| Brief |
When you reach the line containing "## my_top_architecture" in the entries below, begin reproducing lines exactly, and stop once the line containing "core_utilization: 61" is done.

-------- Records for this exercise --------

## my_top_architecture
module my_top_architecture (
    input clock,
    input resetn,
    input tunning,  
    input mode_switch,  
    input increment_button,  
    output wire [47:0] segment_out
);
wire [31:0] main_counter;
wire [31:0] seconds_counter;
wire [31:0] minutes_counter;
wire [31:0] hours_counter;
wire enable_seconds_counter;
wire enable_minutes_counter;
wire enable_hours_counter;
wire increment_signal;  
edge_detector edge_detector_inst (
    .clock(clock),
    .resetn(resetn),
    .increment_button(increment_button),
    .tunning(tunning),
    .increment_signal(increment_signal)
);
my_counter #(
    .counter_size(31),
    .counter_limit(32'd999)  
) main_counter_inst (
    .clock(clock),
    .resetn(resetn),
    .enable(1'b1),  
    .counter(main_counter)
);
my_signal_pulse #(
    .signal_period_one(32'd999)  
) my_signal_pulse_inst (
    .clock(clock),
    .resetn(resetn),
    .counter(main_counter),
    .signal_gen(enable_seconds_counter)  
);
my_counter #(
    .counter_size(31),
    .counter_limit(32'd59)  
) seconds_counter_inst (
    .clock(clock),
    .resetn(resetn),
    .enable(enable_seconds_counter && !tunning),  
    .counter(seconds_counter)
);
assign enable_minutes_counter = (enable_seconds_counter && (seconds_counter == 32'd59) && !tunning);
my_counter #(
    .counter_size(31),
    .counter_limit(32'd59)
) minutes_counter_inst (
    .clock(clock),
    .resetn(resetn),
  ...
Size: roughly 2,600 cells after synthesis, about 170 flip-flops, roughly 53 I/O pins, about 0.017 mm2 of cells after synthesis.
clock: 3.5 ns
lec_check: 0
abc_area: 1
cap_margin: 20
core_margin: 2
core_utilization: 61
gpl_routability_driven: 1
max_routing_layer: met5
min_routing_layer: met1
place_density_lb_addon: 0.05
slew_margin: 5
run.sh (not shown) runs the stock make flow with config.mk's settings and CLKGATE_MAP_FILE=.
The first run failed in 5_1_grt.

--------
-------- Records for this exercise --------

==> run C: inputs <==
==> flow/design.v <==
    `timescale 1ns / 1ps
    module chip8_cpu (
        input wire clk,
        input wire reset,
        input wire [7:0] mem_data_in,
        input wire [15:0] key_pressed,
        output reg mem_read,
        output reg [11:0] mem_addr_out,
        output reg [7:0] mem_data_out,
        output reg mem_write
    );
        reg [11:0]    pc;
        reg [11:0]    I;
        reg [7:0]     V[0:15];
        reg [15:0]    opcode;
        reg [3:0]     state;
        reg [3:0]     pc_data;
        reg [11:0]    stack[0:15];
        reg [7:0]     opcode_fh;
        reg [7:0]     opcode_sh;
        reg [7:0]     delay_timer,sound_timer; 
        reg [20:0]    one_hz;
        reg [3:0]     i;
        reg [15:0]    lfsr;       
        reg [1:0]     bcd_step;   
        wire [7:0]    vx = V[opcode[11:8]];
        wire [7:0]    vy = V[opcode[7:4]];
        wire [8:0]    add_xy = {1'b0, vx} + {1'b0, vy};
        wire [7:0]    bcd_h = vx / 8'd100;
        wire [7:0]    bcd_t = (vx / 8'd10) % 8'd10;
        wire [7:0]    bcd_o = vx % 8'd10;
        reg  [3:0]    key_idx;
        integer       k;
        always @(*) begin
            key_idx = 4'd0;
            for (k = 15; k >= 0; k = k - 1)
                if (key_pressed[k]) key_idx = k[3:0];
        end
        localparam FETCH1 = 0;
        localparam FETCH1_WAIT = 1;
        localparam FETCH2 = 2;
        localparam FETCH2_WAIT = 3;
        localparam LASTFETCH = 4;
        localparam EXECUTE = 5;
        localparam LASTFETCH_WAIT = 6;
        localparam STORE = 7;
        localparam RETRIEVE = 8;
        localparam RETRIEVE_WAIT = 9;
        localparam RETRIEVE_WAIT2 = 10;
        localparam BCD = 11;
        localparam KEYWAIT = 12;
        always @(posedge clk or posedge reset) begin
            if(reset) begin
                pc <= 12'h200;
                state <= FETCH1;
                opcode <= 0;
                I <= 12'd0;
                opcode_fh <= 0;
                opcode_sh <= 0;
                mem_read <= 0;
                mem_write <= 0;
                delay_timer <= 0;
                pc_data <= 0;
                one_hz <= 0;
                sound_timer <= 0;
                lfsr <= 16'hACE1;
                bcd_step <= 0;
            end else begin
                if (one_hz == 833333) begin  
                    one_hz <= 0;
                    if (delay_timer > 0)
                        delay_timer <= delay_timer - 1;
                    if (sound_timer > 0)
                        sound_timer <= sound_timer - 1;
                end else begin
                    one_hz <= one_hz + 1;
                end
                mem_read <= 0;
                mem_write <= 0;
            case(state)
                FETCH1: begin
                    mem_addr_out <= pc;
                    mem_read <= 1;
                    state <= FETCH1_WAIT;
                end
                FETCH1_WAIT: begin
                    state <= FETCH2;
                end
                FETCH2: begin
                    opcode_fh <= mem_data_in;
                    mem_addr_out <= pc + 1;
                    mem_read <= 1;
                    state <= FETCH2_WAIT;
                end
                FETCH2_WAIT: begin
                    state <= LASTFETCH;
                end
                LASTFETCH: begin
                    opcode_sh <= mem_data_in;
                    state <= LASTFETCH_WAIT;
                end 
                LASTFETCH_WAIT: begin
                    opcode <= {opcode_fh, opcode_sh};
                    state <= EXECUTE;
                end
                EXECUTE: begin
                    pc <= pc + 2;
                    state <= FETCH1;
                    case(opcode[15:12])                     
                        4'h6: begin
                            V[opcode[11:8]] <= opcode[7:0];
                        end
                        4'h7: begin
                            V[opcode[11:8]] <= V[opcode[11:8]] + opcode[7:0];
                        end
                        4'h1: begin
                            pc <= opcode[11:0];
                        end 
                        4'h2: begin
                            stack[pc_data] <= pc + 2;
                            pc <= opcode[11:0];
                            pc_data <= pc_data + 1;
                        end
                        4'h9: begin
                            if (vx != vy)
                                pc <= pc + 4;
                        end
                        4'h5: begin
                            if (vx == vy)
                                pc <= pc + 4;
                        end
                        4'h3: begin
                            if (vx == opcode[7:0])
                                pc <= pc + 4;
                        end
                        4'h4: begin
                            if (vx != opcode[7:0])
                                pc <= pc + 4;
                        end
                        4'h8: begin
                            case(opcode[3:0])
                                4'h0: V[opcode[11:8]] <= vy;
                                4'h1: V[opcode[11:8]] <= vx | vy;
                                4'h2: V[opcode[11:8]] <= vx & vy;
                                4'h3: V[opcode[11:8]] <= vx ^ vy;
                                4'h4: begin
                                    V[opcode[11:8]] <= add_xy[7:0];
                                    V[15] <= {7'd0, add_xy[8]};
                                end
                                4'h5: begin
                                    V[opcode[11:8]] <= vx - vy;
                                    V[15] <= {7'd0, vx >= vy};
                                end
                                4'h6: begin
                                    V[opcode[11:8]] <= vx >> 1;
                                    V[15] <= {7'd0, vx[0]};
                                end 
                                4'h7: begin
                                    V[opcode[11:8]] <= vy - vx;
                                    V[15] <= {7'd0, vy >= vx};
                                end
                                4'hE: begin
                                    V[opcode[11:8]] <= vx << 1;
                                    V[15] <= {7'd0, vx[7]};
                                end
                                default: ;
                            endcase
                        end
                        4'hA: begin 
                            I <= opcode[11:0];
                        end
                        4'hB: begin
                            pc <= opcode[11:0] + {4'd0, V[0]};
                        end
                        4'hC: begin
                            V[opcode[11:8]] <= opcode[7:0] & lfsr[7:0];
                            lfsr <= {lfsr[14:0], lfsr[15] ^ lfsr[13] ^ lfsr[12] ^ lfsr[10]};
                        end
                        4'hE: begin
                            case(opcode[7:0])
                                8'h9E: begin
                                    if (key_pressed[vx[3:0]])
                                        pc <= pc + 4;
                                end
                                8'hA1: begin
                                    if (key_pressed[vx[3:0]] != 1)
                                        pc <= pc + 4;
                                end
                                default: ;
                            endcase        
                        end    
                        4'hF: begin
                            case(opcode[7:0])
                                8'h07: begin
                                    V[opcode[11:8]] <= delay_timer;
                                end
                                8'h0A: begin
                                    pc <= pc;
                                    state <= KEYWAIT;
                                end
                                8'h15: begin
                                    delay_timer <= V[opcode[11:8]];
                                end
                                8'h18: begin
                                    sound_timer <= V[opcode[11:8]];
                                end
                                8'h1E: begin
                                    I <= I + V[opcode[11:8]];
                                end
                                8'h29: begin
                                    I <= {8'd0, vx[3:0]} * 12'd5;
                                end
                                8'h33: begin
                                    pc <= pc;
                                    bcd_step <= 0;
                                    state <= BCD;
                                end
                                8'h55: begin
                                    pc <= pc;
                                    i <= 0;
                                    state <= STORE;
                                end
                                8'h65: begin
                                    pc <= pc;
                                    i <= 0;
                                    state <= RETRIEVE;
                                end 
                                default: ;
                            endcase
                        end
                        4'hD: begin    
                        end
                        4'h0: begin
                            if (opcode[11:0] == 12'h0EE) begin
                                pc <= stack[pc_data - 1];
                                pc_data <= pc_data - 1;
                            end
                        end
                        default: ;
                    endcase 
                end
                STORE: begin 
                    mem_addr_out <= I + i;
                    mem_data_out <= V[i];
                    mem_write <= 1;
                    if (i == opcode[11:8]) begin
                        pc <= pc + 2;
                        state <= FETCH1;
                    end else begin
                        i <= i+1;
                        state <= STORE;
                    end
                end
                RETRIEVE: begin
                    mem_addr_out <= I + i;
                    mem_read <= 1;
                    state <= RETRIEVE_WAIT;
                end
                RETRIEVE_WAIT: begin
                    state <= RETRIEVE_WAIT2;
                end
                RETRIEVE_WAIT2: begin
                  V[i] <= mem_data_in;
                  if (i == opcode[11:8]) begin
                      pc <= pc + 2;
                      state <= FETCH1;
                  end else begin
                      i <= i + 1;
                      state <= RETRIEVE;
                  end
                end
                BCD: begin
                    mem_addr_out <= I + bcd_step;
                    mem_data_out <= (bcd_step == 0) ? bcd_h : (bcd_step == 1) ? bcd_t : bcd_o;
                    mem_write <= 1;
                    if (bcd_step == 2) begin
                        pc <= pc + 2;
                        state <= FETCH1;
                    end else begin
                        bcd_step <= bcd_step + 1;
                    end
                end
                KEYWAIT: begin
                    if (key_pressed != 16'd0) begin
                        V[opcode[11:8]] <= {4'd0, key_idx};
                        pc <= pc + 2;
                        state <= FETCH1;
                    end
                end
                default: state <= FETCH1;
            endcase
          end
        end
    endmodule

--------

| Problem solution |
## my_top_architecture
module my_top_architecture (
    input clock,
    input resetn,
    input tunning,  
    input mode_switch,  
    input increment_button,  
    output wire [47:0] segment_out
);
wire [31:0] main_counter;
wire [31:0] seconds_counter;
wire [31:0] minutes_counter;
wire [31:0] hours_counter;
wire enable_seconds_counter;
wire enable_minutes_counter;
wire enable_hours_counter;
wire increment_signal;  
edge_detector edge_detector_inst (
    .clock(clock),
    .resetn(resetn),
    .increment_button(increment_button),
    .tunning(tunning),
    .increment_signal(increment_signal)
);
my_counter #(
    .counter_size(31),
    .counter_limit(32'd999)  
) main_counter_inst (
    .clock(clock),
    .resetn(resetn),
    .enable(1'b1),  
    .counter(main_counter)
);
my_signal_pulse #(
    .signal_period_one(32'd999)  
) my_signal_pulse_inst (
    .clock(clock),
    .resetn(resetn),
    .counter(main_counter),
    .signal_gen(enable_seconds_counter)  
);
my_counter #(
    .counter_size(31),
    .counter_limit(32'd59)  
) seconds_counter_inst (
    .clock(clock),
    .resetn(resetn),
    .enable(enable_seconds_counter && !tunning),  
    .counter(seconds_counter)
);
assign enable_minutes_counter = (enable_seconds_counter && (seconds_counter == 32'd59) && !tunning);
my_counter #(
    .counter_size(31),
    .counter_limit(32'd59)
) minutes_counter_inst (
    .clock(clock),
    .resetn(resetn),
  ...
Size: roughly 2,600 cells after synthesis, about 170 flip-flops, roughly 53 I/O pins, about 0.017 mm2 of cells after synthesis.
clock: 3.5 ns
lec_check: 0
abc_area: 1
cap_margin: 20
core_margin: 2
core_utilization: 61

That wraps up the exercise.